Rather, if you truly embrace the concept that obesity, once established, becomes a life-long problem for which we have no cure (the very definition of “chronic disease”), we should be doubling or even quadrupling our efforts at prevention.
After all, who would want to be stuck with a chronic disease, if it can indeed be prevented?
Governments, NGOs and individuals should be even more enthusiastic about preventing a “real” disease than simply modifying a “risk factor” (which sounds a lot less threatening).
Indeed, if I was working in population health, I’d be all for emphasizing just how terrible and devastating the disease of obesity actually is – all the more reason to double down on efforts to do what it takes to prevent it.
In fact, considering obesity a “real disease” would put all the folks working hard to prevent obesity right up there on par with those working to prevent “real” diseases like cancer, HIV/AIDS, or Alzheimer’s disease.
Thus, the argument that calling obesity a “disease” would somehow distract from efforts to prevent it makes absolutely no sense at all.
New Orleans, LA
Continuing in my mini series on arguments that I often hear against considering obesity a chronic disease, I turn to another common argument, “Obesity cannot be a disease because it is preventable and modifiable.”
That may well be the case (although, we must admit that we are doing a remarkably poor job of either preventing or modifying it), but so what?
There are 100s of diseases that are both preventable and modifiable – and yet no one would argue that they should not be considered diseases.

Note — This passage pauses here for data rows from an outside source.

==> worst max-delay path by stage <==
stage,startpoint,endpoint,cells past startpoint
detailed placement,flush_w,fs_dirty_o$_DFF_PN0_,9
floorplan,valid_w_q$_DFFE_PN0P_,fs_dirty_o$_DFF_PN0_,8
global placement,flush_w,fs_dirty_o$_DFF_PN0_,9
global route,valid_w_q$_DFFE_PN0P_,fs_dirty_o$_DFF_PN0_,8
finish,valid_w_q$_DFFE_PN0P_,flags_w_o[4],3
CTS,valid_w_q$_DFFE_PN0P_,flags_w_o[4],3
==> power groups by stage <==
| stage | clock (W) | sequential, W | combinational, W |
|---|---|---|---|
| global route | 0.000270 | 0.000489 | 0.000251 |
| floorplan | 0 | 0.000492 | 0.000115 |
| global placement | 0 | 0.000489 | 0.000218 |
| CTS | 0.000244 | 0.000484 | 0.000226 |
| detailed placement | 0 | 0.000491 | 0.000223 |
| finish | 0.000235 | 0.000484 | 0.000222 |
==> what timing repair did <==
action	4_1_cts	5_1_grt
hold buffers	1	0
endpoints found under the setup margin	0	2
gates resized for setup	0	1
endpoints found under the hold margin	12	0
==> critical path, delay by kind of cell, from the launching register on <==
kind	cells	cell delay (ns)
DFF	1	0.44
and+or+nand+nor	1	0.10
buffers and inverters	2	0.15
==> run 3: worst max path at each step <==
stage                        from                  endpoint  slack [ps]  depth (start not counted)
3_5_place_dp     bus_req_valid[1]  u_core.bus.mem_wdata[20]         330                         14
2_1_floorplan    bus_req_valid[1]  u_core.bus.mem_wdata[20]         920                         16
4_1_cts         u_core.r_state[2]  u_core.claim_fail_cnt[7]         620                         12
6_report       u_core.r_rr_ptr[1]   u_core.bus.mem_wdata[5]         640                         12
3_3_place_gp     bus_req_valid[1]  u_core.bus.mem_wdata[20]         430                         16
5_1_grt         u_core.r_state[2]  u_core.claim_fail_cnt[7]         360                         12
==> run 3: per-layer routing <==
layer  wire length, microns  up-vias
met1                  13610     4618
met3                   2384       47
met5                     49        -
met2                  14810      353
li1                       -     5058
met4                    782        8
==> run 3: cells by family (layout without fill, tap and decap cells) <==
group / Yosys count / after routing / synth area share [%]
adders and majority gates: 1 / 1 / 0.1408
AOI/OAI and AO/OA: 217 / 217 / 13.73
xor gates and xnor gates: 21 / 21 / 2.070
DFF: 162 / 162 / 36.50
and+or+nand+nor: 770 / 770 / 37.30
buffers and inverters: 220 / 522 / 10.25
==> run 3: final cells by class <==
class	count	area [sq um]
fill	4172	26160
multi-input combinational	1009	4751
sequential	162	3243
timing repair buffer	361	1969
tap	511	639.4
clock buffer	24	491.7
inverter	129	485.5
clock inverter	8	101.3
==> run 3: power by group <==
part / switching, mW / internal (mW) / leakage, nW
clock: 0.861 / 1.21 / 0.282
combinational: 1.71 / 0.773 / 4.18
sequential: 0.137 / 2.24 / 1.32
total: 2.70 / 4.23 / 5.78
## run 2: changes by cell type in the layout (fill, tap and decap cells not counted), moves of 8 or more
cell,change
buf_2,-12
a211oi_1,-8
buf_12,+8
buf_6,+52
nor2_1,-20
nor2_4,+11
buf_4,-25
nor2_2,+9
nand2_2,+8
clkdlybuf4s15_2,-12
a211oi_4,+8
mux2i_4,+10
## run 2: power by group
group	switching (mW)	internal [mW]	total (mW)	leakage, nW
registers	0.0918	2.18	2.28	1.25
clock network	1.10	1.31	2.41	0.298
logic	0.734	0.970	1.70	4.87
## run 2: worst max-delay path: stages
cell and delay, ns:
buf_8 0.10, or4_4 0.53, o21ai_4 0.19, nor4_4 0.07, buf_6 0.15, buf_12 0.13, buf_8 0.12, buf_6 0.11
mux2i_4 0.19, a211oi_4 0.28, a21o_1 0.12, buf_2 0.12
$ cat config.mk
export PLATFORM = sky130hd
export DESIGN_NAME = clock_divider
export DESIGN_NICKNAME = d
export VERILOG_FILES = /design/src/rtl/clock_divider.sv
export SDC_FILE = /design/constraint.sdc
export NUM_CORES = 1
export LEC_CHECK = 0
export CAP_MARGIN = 20
export CORE_ASPECT_RATIO = 1.2
export CORE_UTILIZATION = 60
export CTS_BUF_LIST = sky130_fd_sc_hd__clkbuf_2 sky130_fd_sc_hd__clkbuf_4 sky130_fd_sc_hd__clkbuf_8
export CTS_CLUSTER_DIAMETER = 30
export DETAILED_ROUTE_END_ITERATION = 10
export PLACE_DENSITY = 0.78
export SLEW_MARGIN = 20
export SYNTH_ARGS = -nofsm -noshare
export SYNTH_HDL_FRONTEND = slang
export SYNTH_SLANG_ARGS = --single-unit
$ cat constraint.sdc
create_clock -name Clock_in -period 4.6 [get_ports Clock_in]
set_clock_uncertainty 0.2 [all_clocks]
set_input_delay 1.38 -clock Clock_in [delete_from_list [all_inputs] [get_ports Clock_in]]
set_output_delay 1.38 -clock Clock_in [all_outputs]
set_load 0.01 [all_outputs]
$ cat src/rtl/clock_divider.sv
// clock_divider: integer clock divider producing a registered square wave
// at Clock_in / DIVISOR and a one-cycle tick on each Clock_out rising edge.
// Everything runs on the single input clock; both outputs come straight off
// flops, so downstream logic sees clean, glitch-free signals.
module clock_divider #(
  parameter int WIDTH   = 28,
  parameter int DIVISOR = 2
) (
  input  logic Clock_in,
  output logic Clock_out,
  input  logic Reset,
  output logic Tick_out
);

  // Refuse to build with a ratio the counter cannot represent.
  if (DIVISOR < 1 || longint'(DIVISOR) > ((longint'(1) << WIDTH) - 1)) begin : g_bad_divisor
    $fatal(1, "clock_divider: DIVISOR %0d out of range for WIDTH %0d", DIVISOR, WIDTH);
  end

  // Last count value before wrapping, and the count at which the output goes high.
  localparam logic [WIDTH-1:0] LAST = WIDTH'(DIVISOR - 1);
  localparam logic [WIDTH-1:0] HALF = WIDTH'(DIVISOR / 2);

  logic [WIDTH-1:0] cnt;

  // Count 0..DIVISOR-1 and derive both outputs from the pre-update count.
  always_ff @(posedge Clock_in) begin
    if (Reset) begin
      cnt       <= '0;
      Clock_out <= 1'b0;
      Tick_out  <= 1'b0;
    end else begin
      cnt       <= (cnt == LAST) ? '0 : cnt + WIDTH'(1);
      Clock_out <= (cnt >= HALF);
      Tick_out  <= (cnt == HALF);
    end
  end

endmodule

==> results.md, run 1 <==
* Crit end category: primary output
* Max-cap violation count at 0
* Area growth from synthesis to layout at 6.684%
* Via density at roughly 6
* CTS buffer count at 5
* Longest Clk Path Bufs at 2
* Worst setup margin at about 1.8 ns
* Wire per inst at between 10 and 15 um
* CP bufs+invs at 1
* YS warnings at 0
* Skew-Pair Late Insertion Delay at 0.33 ns
* Core Region at 0.002282 mm^2
* Critical-path top delay cell: clkdlybuf4s50_1
* Initial DRC count at 25
* Grt met1 use at between 30 and 40%
* IO Pins at 4
* Root buffer cell: clkbuf_4
* # diodes at 0
* Commonest non-fill, non-tap cell in the layout: dfxtp_1
* Worst path top cell family by delay: buffers and inverters
* Synth area leaders: dfxtp_1 (42%), a21oi_1 (5.2%), nor2_1 (4.4%)
* Die Ht at 55.69 um
* FP Rows at 19
* Most frequent cells in the layout: dfxtp_1 (30), nor2_1 (17), a21oi_1 (15)
* Die ar. at between 0.002 and 0.003 mm^2
* Max_slew headroom at 73.87%
* Power Density at between 300 and 400 mW/mm^2
* Peak supply drop at 231.8 uV
* Element type at the critical path start: register
* Sequential area share after synthesis at 41.67%
* Share of the synthesized area in the top cell type at about two fifths
* Port Buffers at 3
* Post-Route Utilization at about 67%
* Crit path from: Clock_out$_SDFF_PP0_
* Nets@finish at about 180
* Pre-antenna DRT Iters at 4
* Final WL at between 2000 and 3000 um
* Antenna violations before repair at 0
* Mapped Area at 0.001441 mm^2
* Synth area leader: dfxtp_1
* Max incr delay on CP at 0.53 ns
* Worst slew pin tran at approximately 0.39 ns
* Worst EP arrival at around 1.2 ns
* P_leak at between 0.4 and 0.5 nW
* Post-Place Cell Area at about 0.0015 mm^2
* F_max at 362.2 MHz
* Max FO, Critical Path at 1
* Busiest grt layer: met2
* Met3 Resource Use GR at 9.740%
* Worst hold slack at roughly 0.31 ns
* WP data required at 3.02 ns
* Via count at around 1200
* Die Width at 46.74 um
* Gpl congestion at 0.7420
* Starting density of the core at between 60% and 70%
* Worst hold-check path type: reg2reg
* Vias in the first global route at 1170
* Status: finished, final reports clean
* Gr usage total at between 20% and 30%
* Hold path start: cnt[27]$_SDFF_PP0_
* Post-Synthesis Net Count at 170
* FF+latch count, synth at 30
* Setup bufs post-CTS at 0
* Dpl hpwl at 1885 um
* Cell area after layout at 0.001538 mm^2
* Post-layout min period at 2.761 ns
* Worst R2R Start: cnt[0]$_SDFF_PP0_
* H-tree depth at 2
* CTS tree: yes
* Post-cts gate resize count at 0
* Final setup viols at 0
* Mapped Cells at 165
* Setup slack at placement at between 1.5 and 2 ns
* Setup TNS at 0 ns
* GR Overflow Total at 0
* Slew Viols, Final at 0
* GR Util met2 at approximately 41%
* Distinct cells, synth at 27
* Crit-path cells: clkdlybuf4s50_1
* Layout cells sized above 1 at around a tenth
* WS Path Type: reg2out
* Residual DRC count at 0
* Hold bufs inserted after CTS at 0
* First-pass GRT wire length at 4850 um
* RSZ-0062 raised after global routing: false
* Clock sink count at 30
* Final Hold Vio Count at 0
* Antenna viol nets, final at 0
* Worst-path clk slew at roughly 0.09 ns
* Crit share post-route at about 60%
* Syn avg cell area at ~8.7 um^2
* Largest net degree at the start of global routing at 29
[logic make-up after synthesis]
kind of cell / share of synthesized area (%)
XOR/XNOR: 6.684
AND/OR/NAND/NOR: 31.60
adder cells (fa/ha/maj): 2.604
buffers and inverters: 5.121
AO/OA/AOI/OAI: 12.33
flip-flops: 41.67
[per-layer routing]
| layer | vias to the layer above | share of wire (%) |
|---|---|---|
| li1 | 618 | - |
| met1 | 572 | 46 |
| met2 | 13 | 50 |
| met3 | 8 | 2.6 |
| met4 | 0 | 2.2 |
| met5 | - | 0 |
[cell type report]
type / instances / area (um^2)
Tap cell: 31 / 38.79
Clock inverter: 1 / 5.005
Inverter: 8 / 30.03
Multi-Input combinational cell: 122 / 767.0
Sequential cell: 30 / 600.6
Timing Repair Buffer: 4 / 37.54
Fill cell: 221 / 744.5
Clock buffer: 7 / 58.81
[where the power goes]
part           total [mW]  internal [mW]  switching [mW]
Sequential          0.271          0.266         0.00575
Combinational      0.0357         0.0144          0.0213
Clock               0.172         0.0799          0.0920
Total               0.479          0.360           0.119
[registers in the layout, summed over array words and instances (netlist names)]
signal,cells
Tick_out,1
Clock_out,1
cnt,28
[synthesized netlist by cell type (all sizes together)]
library cell / count
a21oi: 15
buf: 4
xnor2: 7
dfxtp: 30
nand3b: 1
nand4: 8
o21ai: 9
inv: 8
and3: 1
nor3: 3
or3: 9
nand3: 6
xor2: 4
nor4: 8
o31ai: 7
or4: 8
nor2: 17
and4: 5
nand2: 11
ha: 3
clkbuf: 1
[per-stage QoR]
step | power (mW) | cells
after floorplan | 0.3013 | 165
after global placement | 0.3102 | 195
after detailed placement | 0.3130 | 195
after CTS | 0.4807 | 203
after global routing | 0.5006 | 203
final | 0.4788 | 203
[tightest hold or removal path: cells and delay by family (launching register included)]
kind	cells	cell delay, ns
AO/OA/AOI/OAI	2	0.13
flip-flops	1	0.33
[worst paths after layout]
check        depth (start not counted)  slack, ns                 end
min                                  2       0.31  cnt[27]$_SDFF_PP0_
max reg2reg                          5       2.20  cnt[26]$_SDFF_PP0_
min reg2reg                          2       0.31  cnt[27]$_SDFF_PP0_
max                                  1       1.84           Clock_out
(Power assumes the default switching activity.)
==> inputs of run 2 (changes only) <==
clock period = 2.65 ns   (was 4.6 ns; I/O delays follow)
==> run 2 against run 1 <==
Non-clock buffer count unchanged. Total power up 73%. Cell area up 0.81%. Via count down 2.9%. Combinational power up 86%. Largest cell class unchanged.
==> results.md, run 2 (same netlist as run 1, synthesis figures left out) <==
* Crit-path cells: ha_1 > nand3_2 > or4_4 > or4_1 > a21oi_1
* Final Hold Vio Count at 0
* WP data required at 2.72 ns
* P_leak at between 0.4 and 0.5 nW
* Commonest non-fill, non-tap cell in the layout: dfxtp_1
* Gr usage total at about a quarter
* Critical-path top delay cell: or4_4
* CTS buffer count at 5
* H-tree depth at 2
* Worst EP arrival at between 2 and 2.5 ns
* Antenna viol nets, final at 0
* Top reg by flops: cnt
* Area growth from synthesis to layout at 7.552%
* Worst hold-check path type: reg2reg
* Most frequent cells in the layout: dfxtp_1 (30), nor2_1 (17), a21oi_1 (15)
* IO Pins at 4
* Longest Clk Path Bufs at 2
* Post-cts gate resize count at 0
* Post-layout min period at between 2 and 2.5 ns
* Power Density at approximately 540 mW/mm^2
* Worst-path clk slew at 0.09 ns
* Element type at the critical path start: register
* Setup bufs post-CTS at 0
* F_max at 423.2 MHz
* Residual DRC count at 0
* Max reg flops at 28
* CTS tree: yes
* Dpl hpwl at 1826 um
* Via count at roughly 1200
* Grt met1 use at approximately 28%
* GR Overflow Total at 0
* Die Ht at between 50 and 60 um
* Worst path top cell family by delay: simple AND/OR/NAND/NOR gates
* Post-Route Utilization at between 60% and 70%
* Met3 Resource Use GR at 8.766%
* Hold bufs inserted after CTS at 0
* RSZ-0062 raised after global routing: false
* Die ar. at roughly 0.0026 mm^2
* FP Rows at 19
* WS Path Type: reg2reg
* Clock sink count at 30
* Antenna violations before repair at 0
* Root buffer cell: clkbuf_4
* Peak supply drop at 459.2 uV
* Max FO, Critical Path at 15
* Final Instance Count excl. Fillers at ~200
* Final WL at roughly 2600 um
* First-pass GRT wire length at ~4500 um
* Max-cap violation count at 0
* # diodes at 0
* Core Region at around 0.0023 mm^2
* Port Buffers at 3
* Gpl congestion at between 0.8 and 0.9
* Worst slew pin tran at around 0.77 ns
* Wire per inst at roughly 13 um
* Crit share post-route at between 80 and 90%
* CP bufs+invs at 0
* Skew-Pair Late Insertion Delay at approximately 0.33 ns
* Initial DRC count at 15
* Vias in the first global route at about 1100
* Post-Place Cell Area at 0.001486 mm^2
* Max_slew headroom at slightly below 50%
* Largest net degree at the start of global routing at 21
* Cell area after layout at approximately 0.0016 mm^2
* Status: finished, final reports clean
* Final setup viols at 0
* Nets@finish at 176
* Slew Viols, Final at 0
* Via density at approximately 5.8
* Placed Cells at 195
* Die Width at between 40 and 50 um
* Starting density of the core at between 60 and 70%
* Setup TNS at 0 ns
* Max incr delay on CP at 0.66 ns
* Layout cells sized above 1 at between 9 and 10%
* Busiest grt layer: met2
* GR Util met2 at about 38%
* Largest regs: cnt x28, Clock_out x1, Tick_out x1
* Pre-antenna DRT Iters at 4
* Crit end category: register
[run 2: cell counts in the layout (fill, tap and decap cells not counted)]
Identical to the previous run, type by type.
[run 2: per-layer routing]
layer	share of wire [%]	vias to the layer above
met5	0	-
met4	2.6	0
met3	3.1	6
met2	50	12
met1	44	537
li1	-	621
[run 2: final cells by class]
class                           count  area [um^2]
Fill cell                         206        732.0
Tap cell                           31        38.79
Clock inverter                      1        5.005
Sequential cell                    30        600.6
Timing Repair Buffer                4        50.05
Clock buffer                        7        58.81
Inverter                            8        30.03
Multi-Input combinational cell    122        767.0
[run 2: worst paths after layout]
check / end / slack [ns] / startpoint / depth (start not counted)
setup / recovery: cnt[26]$_SDFF_PP0_ / 0.29 / cnt[0]$_SDFF_PP0_ / 5
hold / removal: cnt[27]$_SDFF_PP0_ / 0.29 / cnt[27]$_SDFF_PP0_ / 2
setup reg to reg: cnt[26]$_SDFF_PP0_ / 0.29 / cnt[0]$_SDFF_PP0_ / 5
hold reg to reg: cnt[27]$_SDFF_PP0_ / 0.29 / cnt[27]$_SDFF_PP0_ / 2
[run 2: per-stage QoR]
step | setup slack [ns] | total power, mW | hold slack, ns
2_1_floorplan | 0.4895 | 0.5231 | 0.2518
3_3_place_gp | 0.3647 | 0.5460 | 0.2704
3_5_place_dp | 0.3050 | 0.5485 | 0.2784
4_1_cts | 0.2978 | 0.8433 | 0.2896
5_1_grt | 0.1811 | 0.8679 | 0.3264
6_report | 0.2870 | 0.8306 | 0.2863
[run 2: worst reg2reg max path, stage by stage, from the launching register on]
cell and delay [ns]:
dfxtp_1 0.43, ha_1 0.23, nand3_2 0.14, or4_4 0.66
or4_1 0.49, a21oi_1 0.15
[run 2: power by group]
group	internal [mW]	switching, mW	total, mW
sequential	0.461	0.00932	0.470
clock	0.139	0.156	0.294
combinational	0.0301	0.0362	0.0663
==> variant, RTL diff (settings of run 2) <==
Change the parameter `WIDTH` from 28 to 36.
--- a/src/rtl/clock_divider.sv
+++ b/src/rtl/clock_divider.sv
@@ -3,7 +3,7 @@
 // Everything runs on the single input clock; both outputs come straight off
 // flops, so downstream logic sees clean, glitch-free signals.
 module clock_divider #(
-  parameter int WIDTH   = 28,
+  parameter int WIDTH   = 36,
   parameter int DIVISOR = 2
 ) (
   input  logic Clock_in,
Function: same outputs for any inputs over 10 cycles, from zero or initial values and one cycle with Reset high; that may be too few to reach the edited logic, so the function may still have changed.
==> variant against run 2 <==
  * Sequential cell count rose by 8
  * Area after synthesis rose by 31%
  * Worst hold slack improved by 0.030 ns
  * Setup slack improved by 0.032 ns
  * Global-route usage rose by 4.4 points
  * Routed wire length rose by 60%
  * First-iteration DRC count rose to 5.9 times the old value
  * Design area rose by 28%
  * Power rose by 15%
  * Critical path type unchanged
==> variant: results (changes against run 2) <==
CTS-repair resized insts=0 (unchanged); Hold WS=0.316 ns (+0.0300 ns); drt initial violations=89 (+74); largest net degree at the start of global routing=20 (-4.8%); Placer Congestion=0.808 (+0.22%); Vias/cell=6.60 (+14%); CTS root buffer=clkbuf_4; port buffer count=3 (unchanged); xor/xnor cell area share of the yosys netlist=5.10% (-1.6 points); Post-Synth Adder-Cell Area=1.99% (-0.62 points); share of cells above drive strength 1=7.14% (-2.7 points); status=finished clean; Cell Pwr Density=480 nW/µm² (-10%); Slew headroom=44.7% (-3.5 points); vias in the first global route=1583 (+46%); CP peak stage delay=0.61 ns (-0.05 ns); Seq. pwr=591 µW (+26%); Post-CTS Setup Inserts=0 (unchanged); Synth area leaders=dfxtp_1 40%, a21oi_1 6.1%, nand4_1 5.3%; hpwl dp=2.95 mm (+61%); Hold Path Sink=cnt[16]; Async SR Flop Fraction=0% (unchanged); CP max FO=16 (+1); reg-to-reg slack, setup=0.32 ns (+0.03 ns); kind of cell adding the most delay to the critical path=simple AND/OR/NAND/NOR gates; CTS buffer count=5 (unchanged); Largest regs=cnt: 36 flops, Clock_out: 1 flops, Tick_out: 1 flops; R2R Path Start=cnt[0]; DP Worst Slack=0.188 ns (-0.117 ns); Pleak=0.593 nW (+19%); Sw Share=23.7% (-0.54 points); Power Clock=293 µW (about the same); commonest cells in the netlist=38 x dfxtp_1, 23 x a21oi_1, 16 x nand4_1, 16 x nor2_1; n_diodes=0 (unchanged); Final nets=230 (+31%); fin crit period=2.33 ns (-0.0317 ns); Skew-Pair Late Insertion Delay=0.35 ns (+0.02 ns); Max rail drop VDD=0.000367 V (-20%); number of fill cells=243 (+18%); area of placed instances=1930 µm² (+30%); Seq/Total Area, Yosys=40.3% (-1.4 points); initial antenna violation count=0 (unchanged); first-pass GRT wire length=7.15 mm (+61%); Unique masters post-synth=31 (+15%); Critical Path End=cnt[26]; hold path startpoint=cnt[16]; type of the most critical hold path=flop to flop; Via Count=1703 (+45%); GRT Util Overall=29.1% (+4.4 points); drt total wl=4.12 mm (+60%); placed cell count=252 (+29%); Syn Area/Cell=8.35 µm² (-4.4%); compound-cell area share of the yosys netlist=15.2% (+2.8 points)
==> variant: cell types whose count changed after synthesis, moves of 3 or more <==
cell             run 2  this run
nor4_1               8        11
or4_1                6        12
nand4_1              7        16
nand3_1              5        10
o31ai_1              6        11
dfxtp_1             30        38
o41ai_1              0         3
or3_2                3         0
clkbuf_1             0         9
buf_6                3         0
a21oi_1             15        23
buf_2                1         4
==> variant: final cells by class <==
class                           count  area [µm²]  share of cell area (%)
Tap cell                           34        42.5                    2.14
Multi-Input combinational cell    164        1040                    52.5
Sequential cell                    38         761                    38.3
Timing Repair Buffer                6        52.6                    2.64
Inverter                           10        37.5                    1.89
Clock buffer                        6        51.3                    2.58
==> variant: per-layer routing <==
metal / vias to the layer above / GRT usage [%] / routed length, µm
met1: 791 / 36.4 / 1780
met5: - / 0 / 0
met4: 0 / 14.5 / 125
met3: 11 / 7.25 / 186
li1: 853 / - / -
met2: 48 / 45.0 / 2030
## config.mk

```make
export PLATFORM = sky130hd
export DESIGN_NAME = jk_bank_driver
export DESIGN_NICKNAME = d
export VERILOG_FILES = /design/src/rtl/jk_bank_driver.sv
export SDC_FILE = /design/constraint.sdc
export NUM_CORES = 1
export LEC_CHECK = 0
export ABC_AREA = 1
export CAP_MARGIN = 10
export CORE_ASPECT_RATIO = 1.5
export CORE_UTILIZATION = 40
export CTS_BUF_LIST = sky130_fd_sc_hd__clkbuf_8
export CTS_CLUSTER_SIZE = 25
export DETAILED_ROUTE_END_ITERATION = 7
export PLACE_DENSITY = 0.69
export SLEW_MARGIN = 20
export SYNTH_ARGS = -nofsm -noshare
export SYNTH_HDL_FRONTEND = slang
export SYNTH_SLANG_ARGS = --single-unit
```

## constraint.sdc

```tcl
create_clock -name clock -period 1.4 [get_ports clock]
set_input_delay 0.35 -clock clock [delete_from_list [all_inputs] [get_ports clock]]
set_output_delay 0.35 -clock clock [all_outputs]
set_load 0.005 [all_outputs]
```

In fact, virtually all “lifestyle” diseases (by definition) are preventable and modifiable. Take for instance strokes and heart disease – most strokes and the vast majority of heart attacks are both preventable and modifiable (once they occur). So are diabetes, osteoarthritis, obstructive lung disease and many forms of cancer, not to mention the many infectious diseases that are both preventable and modifiable.
There are even a number of in-born genetic diseases that may be preventable or modifiable (e.g. phenylketonuria).
Thus, the fact that a disease can be prevented or modified (once it occurs) says nothing about whether something qualifies as a disease or not.
That said, as recently pointed out by Ted Kyle, for all practical purposes, obesity is proving pretty hard to modify and even harder to prevent in real life. It may therefore be more accurate (and honest) to say that obesity is “theoretically” preventable and modifiable – while we await large-scale real-life examples demonstrating that this is in fact the case, and not just limited to relatively rare exceptions like the 1990’s catastrophic economic crisis in Cuba.
Let’s remind ourselves that there is a vast difference between “efficacy” and “effectiveness” of proposed measures to “prevent” and “modify” obesity.
But even if we did have ample proof that obesity can indeed be prevented or modified by most people, it still says nothing that would speak against recognising excess or abnormal body fat that affects your health as a disease.